Before I read Work the System, my business was full of chaos, fire killing, and endless work. I was working eighty to one hundred hours a week trying to do it all. My typical day would start early in the morning dealing with the latest emergency with my team in New York. Then around 6:00 p.m. I’d work with my tech team in India. And around 11:00 p.m. it was time for calls with London before finally “calling it a day” around 2:00 a.m. Lather. Rinse. Repeat. Day after day. Week after week. It was exhausting and not fun at all.

Then one day, I was at a business mastermind group when someone suggested I read Work the System. As I read Sam’s story about what his business was like before his systems transformation, I could totally relate. I realized I was too enmeshed within the day-to-day operations and I did not have an “outside and slightly elevated perspective.” I “got it,” and I made the commitment to re-engineer my business systems so I could take control of my life again!

One of the first working procedures I documented was on how to get our blog posts published. I wrote down each step—everything from how to choose which writer gets assigned the piece all the way to the proofreading. It was twenty-five steps in all. Then I delegated this to a project manager. Now something that used to consume hours of my time each week takes only ten minutes.

After applying the WTS principles to my business, my work is fun again. We had our first seven-figure year in over ten years in business. Plus, my workweek has been reduced by 30 percent (soon to be 50 percent!). I’m literally working less and making more. My team is happier, we’re better at what we do now, and I’m more excited about the future than ever before! And now I’m the guy who recommends Work the System to every business owner I know.


Industry: Software as a Service (SaaS)
Location: Utah, USA
Giving New Life to an Old Business

I am a second-generation business owner in a small town selling software to business owners across the US. Before my “WTS Transformation,” I was working literally every day. When a long-time customer wanted to complain, they talked to me. When we needed to hire a new salesperson, it was up to me. Every new initiative and project in the company—you guessed it—landed on me. Even though I had sixteen employees and dozens of remote contractors involved in the business, I could not delegate anything involving HR, growth, or innovation to them. I was stuck in the business each day, fighting fires while our costs were going up and our sales were flatlined. I wanted to sell the business to finally catch my breath, but knew that my business without me would not be worth much.

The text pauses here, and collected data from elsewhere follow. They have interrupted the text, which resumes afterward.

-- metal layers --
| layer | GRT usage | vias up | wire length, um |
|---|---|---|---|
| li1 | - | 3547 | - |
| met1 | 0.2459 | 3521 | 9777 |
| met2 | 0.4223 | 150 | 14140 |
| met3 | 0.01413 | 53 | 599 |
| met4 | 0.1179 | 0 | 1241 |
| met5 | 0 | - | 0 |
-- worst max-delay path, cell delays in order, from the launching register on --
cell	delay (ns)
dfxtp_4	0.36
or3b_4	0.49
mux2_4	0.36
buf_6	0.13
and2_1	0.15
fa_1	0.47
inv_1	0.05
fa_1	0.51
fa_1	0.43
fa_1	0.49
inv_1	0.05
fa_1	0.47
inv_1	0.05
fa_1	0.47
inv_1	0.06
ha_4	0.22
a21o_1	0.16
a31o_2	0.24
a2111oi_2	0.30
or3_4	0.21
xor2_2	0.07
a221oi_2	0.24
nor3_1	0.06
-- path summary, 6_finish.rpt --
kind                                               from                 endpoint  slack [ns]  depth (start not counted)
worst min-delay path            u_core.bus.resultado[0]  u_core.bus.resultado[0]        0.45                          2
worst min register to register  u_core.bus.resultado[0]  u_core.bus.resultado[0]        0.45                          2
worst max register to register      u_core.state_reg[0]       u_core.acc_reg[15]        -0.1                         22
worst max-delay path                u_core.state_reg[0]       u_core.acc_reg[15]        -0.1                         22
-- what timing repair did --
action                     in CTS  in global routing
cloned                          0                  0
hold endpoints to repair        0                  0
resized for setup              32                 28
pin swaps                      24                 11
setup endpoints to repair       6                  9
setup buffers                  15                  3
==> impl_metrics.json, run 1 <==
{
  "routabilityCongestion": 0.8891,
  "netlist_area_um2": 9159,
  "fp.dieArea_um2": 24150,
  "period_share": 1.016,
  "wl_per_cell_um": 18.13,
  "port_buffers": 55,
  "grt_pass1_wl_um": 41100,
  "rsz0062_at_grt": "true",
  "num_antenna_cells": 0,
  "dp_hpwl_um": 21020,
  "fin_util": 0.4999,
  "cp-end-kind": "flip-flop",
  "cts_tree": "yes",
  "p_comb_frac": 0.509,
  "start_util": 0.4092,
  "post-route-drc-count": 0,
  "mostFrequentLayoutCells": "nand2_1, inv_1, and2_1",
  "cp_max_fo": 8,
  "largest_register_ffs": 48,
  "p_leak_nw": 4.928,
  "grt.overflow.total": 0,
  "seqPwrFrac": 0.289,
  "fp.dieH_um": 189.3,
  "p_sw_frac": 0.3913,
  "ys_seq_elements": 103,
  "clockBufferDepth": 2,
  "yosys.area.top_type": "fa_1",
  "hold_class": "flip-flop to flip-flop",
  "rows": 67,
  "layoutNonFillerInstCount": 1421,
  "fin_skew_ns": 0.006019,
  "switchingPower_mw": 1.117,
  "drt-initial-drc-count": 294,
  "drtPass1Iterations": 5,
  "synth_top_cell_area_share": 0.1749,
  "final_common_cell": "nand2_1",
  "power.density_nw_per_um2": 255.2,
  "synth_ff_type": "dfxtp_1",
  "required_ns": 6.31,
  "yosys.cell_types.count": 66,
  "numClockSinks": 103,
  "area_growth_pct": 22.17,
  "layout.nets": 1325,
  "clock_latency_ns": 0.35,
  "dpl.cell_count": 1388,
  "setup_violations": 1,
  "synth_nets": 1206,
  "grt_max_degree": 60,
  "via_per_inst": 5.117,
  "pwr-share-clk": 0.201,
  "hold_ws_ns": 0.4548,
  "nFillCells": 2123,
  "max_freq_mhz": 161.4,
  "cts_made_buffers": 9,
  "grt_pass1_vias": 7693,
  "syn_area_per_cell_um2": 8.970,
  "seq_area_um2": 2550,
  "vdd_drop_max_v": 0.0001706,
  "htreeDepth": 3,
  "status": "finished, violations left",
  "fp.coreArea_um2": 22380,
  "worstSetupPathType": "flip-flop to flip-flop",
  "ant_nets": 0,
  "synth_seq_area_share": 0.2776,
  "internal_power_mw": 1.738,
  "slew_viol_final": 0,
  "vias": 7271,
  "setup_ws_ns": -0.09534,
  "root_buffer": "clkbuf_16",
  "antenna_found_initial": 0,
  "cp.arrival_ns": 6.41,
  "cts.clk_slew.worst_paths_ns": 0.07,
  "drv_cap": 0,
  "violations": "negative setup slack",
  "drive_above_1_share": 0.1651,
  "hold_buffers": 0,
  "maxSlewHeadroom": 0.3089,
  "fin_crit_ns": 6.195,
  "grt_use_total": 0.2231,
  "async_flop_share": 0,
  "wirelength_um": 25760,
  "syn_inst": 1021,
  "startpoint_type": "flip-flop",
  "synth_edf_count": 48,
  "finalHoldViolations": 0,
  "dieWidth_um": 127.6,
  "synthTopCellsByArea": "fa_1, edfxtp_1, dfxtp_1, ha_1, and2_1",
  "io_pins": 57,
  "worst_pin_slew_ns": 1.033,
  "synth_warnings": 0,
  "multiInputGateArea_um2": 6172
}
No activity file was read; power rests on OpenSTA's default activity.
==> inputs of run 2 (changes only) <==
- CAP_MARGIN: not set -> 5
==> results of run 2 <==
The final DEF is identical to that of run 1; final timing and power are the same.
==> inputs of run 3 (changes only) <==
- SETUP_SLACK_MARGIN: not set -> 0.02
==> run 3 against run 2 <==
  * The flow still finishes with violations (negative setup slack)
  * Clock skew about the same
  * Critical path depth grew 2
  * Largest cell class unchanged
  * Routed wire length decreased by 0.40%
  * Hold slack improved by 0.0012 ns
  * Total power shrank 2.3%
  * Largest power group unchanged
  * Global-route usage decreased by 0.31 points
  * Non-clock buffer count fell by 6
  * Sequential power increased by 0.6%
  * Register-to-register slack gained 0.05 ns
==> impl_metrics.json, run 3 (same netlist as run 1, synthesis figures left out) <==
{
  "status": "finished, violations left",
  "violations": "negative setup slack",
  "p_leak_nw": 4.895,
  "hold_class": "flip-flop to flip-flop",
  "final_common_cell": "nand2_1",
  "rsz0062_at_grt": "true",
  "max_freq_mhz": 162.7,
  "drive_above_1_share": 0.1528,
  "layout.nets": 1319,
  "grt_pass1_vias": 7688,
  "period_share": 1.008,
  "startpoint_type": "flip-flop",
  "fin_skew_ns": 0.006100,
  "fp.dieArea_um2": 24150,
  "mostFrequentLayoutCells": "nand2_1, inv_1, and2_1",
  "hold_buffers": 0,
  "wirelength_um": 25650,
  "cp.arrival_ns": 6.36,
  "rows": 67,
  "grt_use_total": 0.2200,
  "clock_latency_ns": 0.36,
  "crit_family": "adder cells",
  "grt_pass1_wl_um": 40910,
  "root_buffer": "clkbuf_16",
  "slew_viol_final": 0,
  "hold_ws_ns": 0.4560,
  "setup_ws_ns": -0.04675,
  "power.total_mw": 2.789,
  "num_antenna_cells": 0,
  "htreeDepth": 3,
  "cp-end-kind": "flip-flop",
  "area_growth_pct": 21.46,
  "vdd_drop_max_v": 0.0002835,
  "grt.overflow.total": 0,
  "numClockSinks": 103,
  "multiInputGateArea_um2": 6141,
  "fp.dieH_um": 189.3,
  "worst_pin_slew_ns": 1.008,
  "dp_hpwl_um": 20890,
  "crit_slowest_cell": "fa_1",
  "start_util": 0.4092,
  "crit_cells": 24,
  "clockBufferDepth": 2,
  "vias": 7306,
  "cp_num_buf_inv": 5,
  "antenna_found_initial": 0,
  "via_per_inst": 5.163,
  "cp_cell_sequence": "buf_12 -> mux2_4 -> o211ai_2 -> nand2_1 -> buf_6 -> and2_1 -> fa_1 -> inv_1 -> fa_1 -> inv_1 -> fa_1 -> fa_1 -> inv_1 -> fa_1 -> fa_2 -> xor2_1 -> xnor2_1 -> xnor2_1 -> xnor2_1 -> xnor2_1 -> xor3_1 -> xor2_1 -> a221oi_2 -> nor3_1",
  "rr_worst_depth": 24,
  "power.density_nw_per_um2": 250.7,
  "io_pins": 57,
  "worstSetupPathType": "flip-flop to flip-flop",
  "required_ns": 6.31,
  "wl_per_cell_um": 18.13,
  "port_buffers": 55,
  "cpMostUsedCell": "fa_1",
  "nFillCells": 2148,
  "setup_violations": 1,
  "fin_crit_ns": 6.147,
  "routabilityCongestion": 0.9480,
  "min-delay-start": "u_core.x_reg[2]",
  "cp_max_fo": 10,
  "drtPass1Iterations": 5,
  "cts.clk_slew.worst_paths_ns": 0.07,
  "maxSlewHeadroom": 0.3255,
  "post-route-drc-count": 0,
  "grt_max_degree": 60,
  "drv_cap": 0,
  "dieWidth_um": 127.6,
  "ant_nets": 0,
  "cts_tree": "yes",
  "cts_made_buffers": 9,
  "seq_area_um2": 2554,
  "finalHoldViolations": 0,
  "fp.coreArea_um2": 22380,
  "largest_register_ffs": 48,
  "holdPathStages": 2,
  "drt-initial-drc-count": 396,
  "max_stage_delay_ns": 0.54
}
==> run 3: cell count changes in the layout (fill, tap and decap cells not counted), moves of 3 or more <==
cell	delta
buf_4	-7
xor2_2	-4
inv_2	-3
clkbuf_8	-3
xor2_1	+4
==> src/rtl/pipelined_select_biggest_if.sv <==
// Request/result bundle for pipelined_select_biggest.
// master: producer/consumer side; slave: the selector itself.
interface pipelined_select_biggest_if #(
  parameter int SINGLE_WAY_WIDTH_IN_BITS = 4,
  parameter int NUM_WAY                  = 16,
  parameter int NUM_WAY_INDEX_WIDTH      = (NUM_WAY > 1) ? $clog2(NUM_WAY) : 1
) ();
  logic [SINGLE_WAY_WIDTH_IN_BITS*NUM_WAY-1:0] way_flatted_in;
  logic [NUM_WAY-1:0]                          condition_in;
  logic                                        mode_in;
  logic                                        request_valid_in;
  logic                                        request_ready_out;
  logic                                        select_valid_out;
  logic                                        select_ready_in;
  logic [SINGLE_WAY_WIDTH_IN_BITS-1:0]         select_out;
  logic [NUM_WAY_INDEX_WIDTH-1:0]              select_index_out;
  logic                                        select_found_out;

  modport master (
    output way_flatted_in, condition_in, mode_in, request_valid_in, select_ready_in,
    input  request_ready_out, select_valid_out, select_out, select_index_out, select_found_out
  );

  modport slave (
    input  way_flatted_in, condition_in, mode_in, request_valid_in, select_ready_in,
    output request_ready_out, select_valid_out, select_out, select_index_out, select_found_out
  );
endinterface

==> src/rtl/pipelined_select_biggest.sv <==
// Pipelined max/min selector over NUM_WAY ways. One comparator-tree level per
// register stage, heap-indexed: node n combines children 2n (lower) and 2n+1.
// Leaves (P..2P-1) are the padded input ways; node 1 is the root.
module pipelined_select_biggest #(
  parameter int SINGLE_WAY_WIDTH_IN_BITS = 4,
  parameter int NUM_WAY                  = 16,
  parameter int NUM_WAY_INDEX_WIDTH      = (NUM_WAY > 1) ? $clog2(NUM_WAY) : 1
) (
  input logic                       clk_in,
  input logic                       reset_in,
  pipelined_select_biggest_if.slave bus
);
  localparam int W       = SINGLE_WAY_WIDTH_IN_BITS;
  localparam int IW      = NUM_WAY_INDEX_WIDTH;
  localparam int LEVELS  = (NUM_WAY > 1) ? $clog2(NUM_WAY) : 0;
  localparam int LATENCY = (LEVELS > 1) ? LEVELS : 1;
  localparam int P       = 1 << LEVELS;

  logic              stall;
  logic [LATENCY:1]  valid_q;
  logic [W-1:0]      root_val;
  logic [IW-1:0]     root_idx;
  logic              root_cand;

  assign stall                 = bus.select_valid_out & ~bus.select_ready_in;
  assign bus.request_ready_out = ~stall;

  // Stage valid bits: shift on every non-stall edge, bubbles included.
  always_ff @(posedge clk_in) begin
    if (reset_in) begin
      valid_q <= '0;
    end else if (!stall) begin
      valid_q[1] <= bus.request_valid_in;
      for (int unsigned s = 2; s <= LATENCY; s++) begin
        valid_q[s] <= valid_q[s-1];
      end
    end
  end

  if (NUM_WAY == 1) begin : g_single
    logic [W-1:0] val_q;
    logic         cand_q;

    // Single way: one register stage, no comparison needed.
    always_ff @(posedge clk_in) begin
      if (!stall) begin
        val_q  <= bus.way_flatted_in[W-1:0];
        cand_q <= bus.condition_in[0];
      end
    end

    assign root_val  = val_q;
    assign root_idx  = '0;
    assign root_cand = cand_q;
  end else begin : g_tree
    localparam int PW = P * W;

    logic [PW-1:0]     ways_pad;
    logic [P-1:0]      cond_pad;
    logic [LEVELS-1:0] mode_chain;  // mode of data entering level l is mode_chain[l-1]

    logic [W-1:0]  kid_val  [2:2*P-1];
    logic [IW-1:0] kid_idx  [2:2*P-1];
    logic          kid_cand [2:2*P-1];

    logic [W-1:0]  node_val_q  [1:P-1];
    logic [W-1:0]  node_val_d  [1:P-1];
    logic [IW-1:0] node_idx_q  [1:P-1];
    logic [IW-1:0] node_idx_d  [1:P-1];
    logic          node_cand_q [1:P-1];
    logic          node_cand_d [1:P-1];

    // Padding ways beyond NUM_WAY are zero with cand=0, so they never win.
    assign ways_pad      = PW'(bus.way_flatted_in);
    assign cond_pad      = P'(bus.condition_in);
    assign mode_chain[0] = bus.mode_in;

    if (LEVELS > 1) begin : g_mode
      logic [LEVELS-1:1] mode_q;

      // Mode rides alongside the data of each non-root stage.
      always_ff @(posedge clk_in) begin
        if (!stall) begin
          mode_q <= mode_chain[LEVELS-2:0];
        end
      end

      assign mode_chain[LEVELS-1:1] = mode_q;
    end

    // Comparator tree: every node's next value from its two children.
    always_comb begin
      int unsigned n;
      int unsigned lo;
      int unsigned hi;
      logic        h_wins;
      n      = 0;
      lo     = 0;
      hi     = 0;
      h_wins = 1'b0;
      node_val_d  = node_val_q;
      node_idx_d  = node_idx_q;
      node_cand_d = node_cand_q;
      for (int unsigned i = 2; i < P; i++) begin
        kid_val[i]  = node_val_q[i];
        kid_idx[i]  = node_idx_q[i];
        kid_cand[i] = node_cand_q[i];
      end
      for (int unsigned i = P; i < 2*P; i++) begin
        kid_val[i]  = ways_pad[(i-P)*W +: W];
        kid_idx[i]  = IW'(i - P);
        kid_cand[i] = cond_pad[i-P];
      end
      for (int unsigned l = 1; l <= LEVELS; l++) begin
        for (int unsigned k = 0; k < (P >> l); k++) begin
          n  = (P >> l) + k;
          lo = 2 * n;
          hi = lo + 1;
          // Strict compare: ties keep the lower-index node.
          h_wins = kid_cand[hi] & (~kid_cand[lo] |
                   (mode_chain[l-1] ? (kid_val[hi] < kid_val[lo])
                                    : (kid_val[hi] > kid_val[lo])));
          node_val_d[n]  = h_wins ? kid_val[hi] : kid_val[lo];
          node_idx_d[n]  = h_wins ? kid_idx[hi] : kid_idx[lo];
          node_cand_d[n] = kid_cand[lo] | kid_cand[hi];
        end
      end
    end

    // Tree registers hold together with the valid bits during a stall.
    always_ff @(posedge clk_in) begin
      if (!stall) begin
        node_val_q  <= node_val_d;
        node_idx_q  <= node_idx_d;
        node_cand_q <= node_cand_d;
      end
    end

    assign root_val  = node_val_q[1];
    assign root_idx  = node_idx_q[1];
    assign root_cand = node_cand_q[1];
  end

  // Data registers are not reset; gating by valid gives zero outputs after reset.
  assign bus.select_valid_out = valid_q[LATENCY];
  assign bus.select_found_out = valid_q[LATENCY] & root_cand;
  assign bus.select_out       = bus.select_found_out ? root_val : '0;
  assign bus.select_index_out = bus.select_found_out ? root_idx : '0;
endmodule

==> src/flat_wrapper.sv <==
// flat-port wrapper written by rule: the top's interface ports become plain ports
module pipelined_select_biggest_flat 
#(
  parameter int SINGLE_WAY_WIDTH_IN_BITS = 4,
  parameter int NUM_WAY                  = 16,
  parameter int NUM_WAY_INDEX_WIDTH      = (NUM_WAY > 1) ? $clog2(NUM_WAY) : 1
)
  (clk_in, reset_in, bus_way_flatted_in, bus_condition_in, bus_mode_in, bus_request_valid_in, bus_select_ready_in, bus_request_ready_out, bus_select_valid_out, bus_select_out, bus_select_index_out, bus_select_found_out);
  pipelined_select_biggest_if #(.SINGLE_WAY_WIDTH_IN_BITS(SINGLE_WAY_WIDTH_IN_BITS), .NUM_WAY(NUM_WAY), .NUM_WAY_INDEX_WIDTH(NUM_WAY_INDEX_WIDTH)) bus_i ();
  input logic clk_in;
  input logic reset_in;
  input wire logic [$bits(bus_i.way_flatted_in)-1:0] bus_way_flatted_in;
  input wire logic [$bits(bus_i.condition_in)-1:0] bus_condition_in;
  input wire logic [$bits(bus_i.mode_in)-1:0] bus_mode_in;
  input wire logic [$bits(bus_i.request_valid_in)-1:0] bus_request_valid_in;
  input wire logic [$bits(bus_i.select_ready_in)-1:0] bus_select_ready_in;
  output wire logic [$bits(bus_i.request_ready_out)-1:0] bus_request_ready_out;
  output wire logic [$bits(bus_i.select_valid_out)-1:0] bus_select_valid_out;
  output wire logic [$bits(bus_i.select_out)-1:0] bus_select_out;
  output wire logic [$bits(bus_i.select_index_out)-1:0] bus_select_index_out;
  output wire logic [$bits(bus_i.select_found_out)-1:0] bus_select_found_out;
  assign bus_i.way_flatted_in = bus_way_flatted_in;
  assign bus_i.condition_in = bus_condition_in;
  assign bus_i.mode_in = bus_mode_in;
  assign bus_i.request_valid_in = bus_request_valid_in;
  assign bus_i.select_ready_in = bus_select_ready_in;
  assign bus_request_ready_out = bus_i.request_ready_out;
  assign bus_select_valid_out = bus_i.select_valid_out;
  assign bus_select_out = bus_i.select_out;
  assign bus_select_index_out = bus_i.select_index_out;
  assign bus_select_found_out = bus_i.select_found_out;
  pipelined_select_biggest #(.SINGLE_WAY_WIDTH_IN_BITS(SINGLE_WAY_WIDTH_IN_BITS), .NUM_WAY(NUM_WAY), .NUM_WAY_INDEX_WIDTH(NUM_WAY_INDEX_WIDTH)) u_core (.clk_in(clk_in), .reset_in(reset_in), .bus(bus_i));
endmodule
==> config.mk <==
export PLATFORM = sky130hd
export DESIGN_NAME = pipelined_select_biggest_flat
export DESIGN_NICKNAME = d
export VERILOG_FILES = /design/src/rtl/pipelined_select_biggest_if.sv /design/src/rtl/pipelined_select_biggest.sv /design/src/flat_wrapper.sv
export SDC_FILE = /design/constraint.sdc
export NUM_CORES = 1
export LEC_CHECK = 0
export BUFFER_PORTS_ARGS = -buffer_cell sky130_fd_sc_hd__buf_2
export CORE_MARGIN = 1.5
export CORE_UTILIZATION = 58
export DETAILED_ROUTE_END_ITERATION = 10
export PLACE_DENSITY = 0.81
export SETUP_SLACK_MARGIN = 0.1
export SLEW_MARGIN = 20
export SYNTH_ARGS = -nofsm -noshare
export SYNTH_HDL_FRONTEND = slang
export SYNTH_SLANG_ARGS = --single-unit
==> constraint.sdc <==
create_clock -name clk_in -period 4.4 [get_ports clk_in]
set_input_delay 0.44 -clock clk_in [delete_from_list [all_inputs] [get_ports clk_in]]
set_output_delay 0.44 -clock clk_in [all_outputs]
set_load 0.005 [all_outputs]
==> impl_results.md <==
* Status: completed
* Slowest CP cell: o31ai_4
* Top post-synthesis cells by area: edfxtp_1, mux2_2, ha_1, inv_1, o31ai_4
* Number of flops mapped to enable cells by yosys at 104
* Clock root cell: clkbuf_8
* CP Launch Type: flop
* HP Class: input pin to flop
* Clock Skew at 14.9 ps
* Sw Ratio at 0.273
* Synth Instances at 470
* Htree depth at 3
* Share of the synthesized area in the top cell type at 0.501
* Setup_tns at 0 ps
* Post-CTS sizing at 0
* Seq/Total Area, Yosys at 0.514
* Most numerous cell in the Yosys netlist: edfxtp_1
* Worst EP arrival at 2410 ps
* Part of the cycle the worst path needs at 0.523
* Seq pwr share at 0.540
* #FFs+latches synth at 108
* Synth Area per Inst at 13.3 µm²
* RSZ-0062 raised after global routing: no
* RR Startpoint: u_core.g_tree.kid_val[97]
* CTS Hold Buffers Added at 0
* Die area at 0.0114 mm²
* Clk_lat worst skew at 360 ps
* Placed cells at 700
* Post-synthesis net count at 615
* Reg-to-reg slack, setup at 2100 ps
* Yosys cell types at 19
* Post-synth top cells: edfxtp_1, inv_1, mux2_2, ha_1, a21oi_1
* Vias in the first global route at 3953
* Detailed Route Iter0 Violations at 104
* Worst slew pin tran at 931 ps
* Family with the most delay on the worst path: compound AO/OA/AOI/OAI gates
* Rel. slew slack at 0.379
* Slew Viols, Final at 0
* Max Fclk at 434 MHz
* DR pass1 iterations at 4
* Vias per std cell at 5.44
* Final-report setup violation count at 0
* CP max stage delay at 440 ps
* Setup Crit Path Kind: flop to flop
* Post CTS Setup Buffer Count at 0
* Max rail drop VDD at 206 µV
* Primary FF master, synth: edfxtp_1
* Detailed Place HPWL at 8.22 mm
* Final Power at 2670 µW
* Via count at 3892
* Post-route insts no fill at 716
* Req. time, crit path at 4510 ps
* DIE HEIGHT at 107 µm
* GRT Util Overall at 0.192
* Clock buffer depth at 2
* Die Wd at 107 µm
* Layout cells sized above 1 at 0.371
* Buf/Inv on CP at 0
* Worst Hold End: u_core.valid_q[4]
* Pwr/cell area at 378 mW/mm²
* Ant. Diodes at 0
* Async set or reset register ratio after synthesis at 0
* Crit path depth at 6
* Logic gate share of total power at 0.260
* Grt ovf at 0
* FF-to-FF path depth at 6
* P_leak at 0.00330 µW
* Sink Count at 108
* Core Rows at 37
* CTS tree: built
* Drt drc at 0
* PortBufs at 95
* Synth area leader: edfxtp_1
* Mapped Area at 0.00623 mm²
* Max Cap Viol at 0
* Clock power share at 0.200
* Initial antenna violation count at 0
* Synth Warn # at 0
* Initial core utilization at 0.601
* Worst hold path depth at 2
* Internal cell power at 1940 µW
* Area grow syn2layout at 13.2%
* Final Hold Fails at 0
* Nets at 720
* DRT antenna net count at 0
* Per-cell routed wire length at 14.5 µm
* Routed wire length at 10.4 mm
* Minimum clock period at 2300 ps
* Clk slew on worst S/H paths at 90 ps
* Critical Path Fanout Max at 7
* Num CTS Buffers at 9
* Placer Congestion at 0.830
* Crit end category: flop
* First-pass GRT wire length at 17.4 mm
* CP cell instances: ha_1 -> nor2b_1 -> o211ai_1 -> a21oi_1 -> o31ai_4 -> mux2_2
* Core area at 0.0104 mm²
* NetSw at 728 µW
* Largest net degree at the start of global routing at 79
* Worst R2R End: u_core.g_tree.kid_val[112]
* Hold path startpoint: reset_in
* Top-Level Pins at 96
routing by layer:
metal | up-vias | GRT usage | part of all wire
met5 | - | 0 | 0
met4 | 0 | 0.0486 | 0.0064
met3 | 6 | 0.0371 | 0.028
met2 | 65 | 0.353 | 0.52
met1 | 1870 | 0.232 | 0.45
li1 | 1951 | - | -
registers in the layout, summed over array words and instances, names as in the netlist:
signal	flops
u_core.g_tree.kid_cand	14
u_core.g_tree.kid_val	56
u_core.g_tree.kid_idx	22
u_core.root_cand	1
u_core.root_val	4
u_core.valid_q	4
u_core.g_tree.g_mode.mode_q	3
u_core.root_idx	4
cell families after synthesis:
group / Yosys count / share of synthesized area
flip-flops: 108 / 0.514
buffers and inverters: 93 / 0.0562
AO/OA/AOI/OAI: 75 / 0.118
multiplexers: 74 / 0.133
adder cells (fa/ha/maj): 60 / 0.120
AND/OR/NAND/NOR: 60 / 0.0584
cells in the final DEF (no fill, tap or decap), types with 3 or more instances in the layout:
cell type  synthesis  final
dfxtp_1            4      4
or2_2             15     15
a21oi_1           30     30
ha_1              60     60
o31ai_4           15     15
nor2_1             5      5
buf_2              0     95
a41o_1            14     14
inv_1             91     90
edfxtp_1         104    104
nor2b_1           16     16
mux2_2            71     71
clkbuf_8           0      9
o211ai_1          15     15
and3_1            22     22
mux2i_1            3      3
clkinv_4           0      3
worst max path at each step:
stage	end	start
3_5_place_dp	u_core.g_tree.kid_val[77]	bus_way_flatted_in[33]
3_3_place_gp	u_core.g_tree.kid_val[81]	bus_way_flatted_in[25]
5_1_grt	bus_request_ready_out	u_core.valid_q[4]
6_report	u_core.g_tree.kid_val[112]	u_core.g_tree.kid_val[97]
2_1_floorplan	u_core.g_tree.g_mode.mode_q[1]	u_core.valid_q[4]
4_1_cts	u_core.g_tree.kid_val[112]	u_core.g_tree.kid_val[97]
cell type report:
class / count / area [µm²]
timing repair buffer: 96 / 483
clock inverter: 6 / 48.8
multi-input combinational: 269 / 2680
clock buffer: 10 / 128
inverter: 91 / 344
fill: 791 / 3320
sequential: 108 / 3200
tap: 136 / 170
power groups by stage:
| stage | clock (µW) | combinational (µW) | sequential, µW |
|---|---|---|---|
| detailed placement | 0 | 690 | 1460 |
| global placement | 0 | 650 | 1460 |
| CTS | 549 | 699 | 1440 |
| global route | 580 | 767 | 1460 |
| finish | 533 | 694 | 1440 |
| floorplan | 0 | 531 | 1420 |
per-stage QoR:
| step | setup slack, ps | cell area, µm² | hold WS (ps) | util |
|---|---|---|---|---|
| floorplan | 1230 | 6230 | 440 | - |
| global placement | 2140 | 6880 | 454 | 0.663 |
| detailed placement | 2070 | 6880 | 454 | 0.663 |
| CTS | 2100 | 7050 | 260 | 0.680 |
| global route | 1960 | 7050 | 269 | 0.680 |
| finish | 2100 | 7050 | 276 | 0.680 |
worst reg2reg max path: stages, from the launching register on:
cell and delay [ps]:
edfxtp_1 420, ha_1 330, nor2b_1 140, o211ai_1 190, a21oi_1 140, o31ai_4 440, mux2_2 410
Power figures use the tool's default switching activity.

Even though I have had bad experiences with consultants in the past, I reached a crisis point where I really needed some help. I contacted WTS and had them physically work with me and the team to engineer a new future. Finally getting clarity for myself and the team opened up a whole new world of opportunities—opportunities I was missing due to dealing with the day-to-day. We developed a laser-focused Strategic Objective, user-friendly principles for decision-making, and developed actionable working procedures so we could consistently scale. My team now has direction and doesn’t need to run everything past me. They are finally fully equipped to get their work done. They actually enjoyed making the business more efficient, which I didn’t expect, and knew that this change was a long time coming.

Now, after only a few months of working with WTS, I finally have my life back! My wife already has two tropical cruises booked on the calendar and my kids see me with a smile again. When I have an HR issue, I know someone will take care of it . . . correctly! Same with customer issues. I even have a rock-star assistant now driving my special projects forward to keep us #1 in our space. When I first thought about making the changes the WTS consultant recommended, it gave me a stomachache. I didn’t think they understood that a twenty-year business doesn’t do well with change. But now, after looking at my financials, I see that my 5 percent growth projections were too small as we are growing at 20 percent. Simply put, when you get out of the way of your business and let the systems do the work, life gets better.


Industry: Public Relations
Location: Michigan, USA
Training in Two Weeks, Not Six Months

Our digital PR business is all about introducing inspiring thought leaders to millions of people with the help of podcast interviews. My experience working at nuclear power plants taught me that everything can be systemized. Back in 2014, I hypothesized that we could use podcast interviews just like guest blogs to gain trust. We beta tested it in 2015, and then my company was born. Today, we’re a team of eighteen working with over one hundred clients. We’ve worked with authors, consultants, speakers, coaches, and brands to get them placed on targeted podcast interviews right in front of the end customer.

The first thing we realized that had to change was the effort we were putting in. We have an amazing team, but they were all putting in superhuman efforts and putting themselves on the line every day. Another problem was that it would often take six months for someone new to understand the system and start delivering value, which was too long.

It got to a point where I felt like everything was on my shoulders. I would look around at my team and ask myself, “Why can’t I find people who do it as well as me?”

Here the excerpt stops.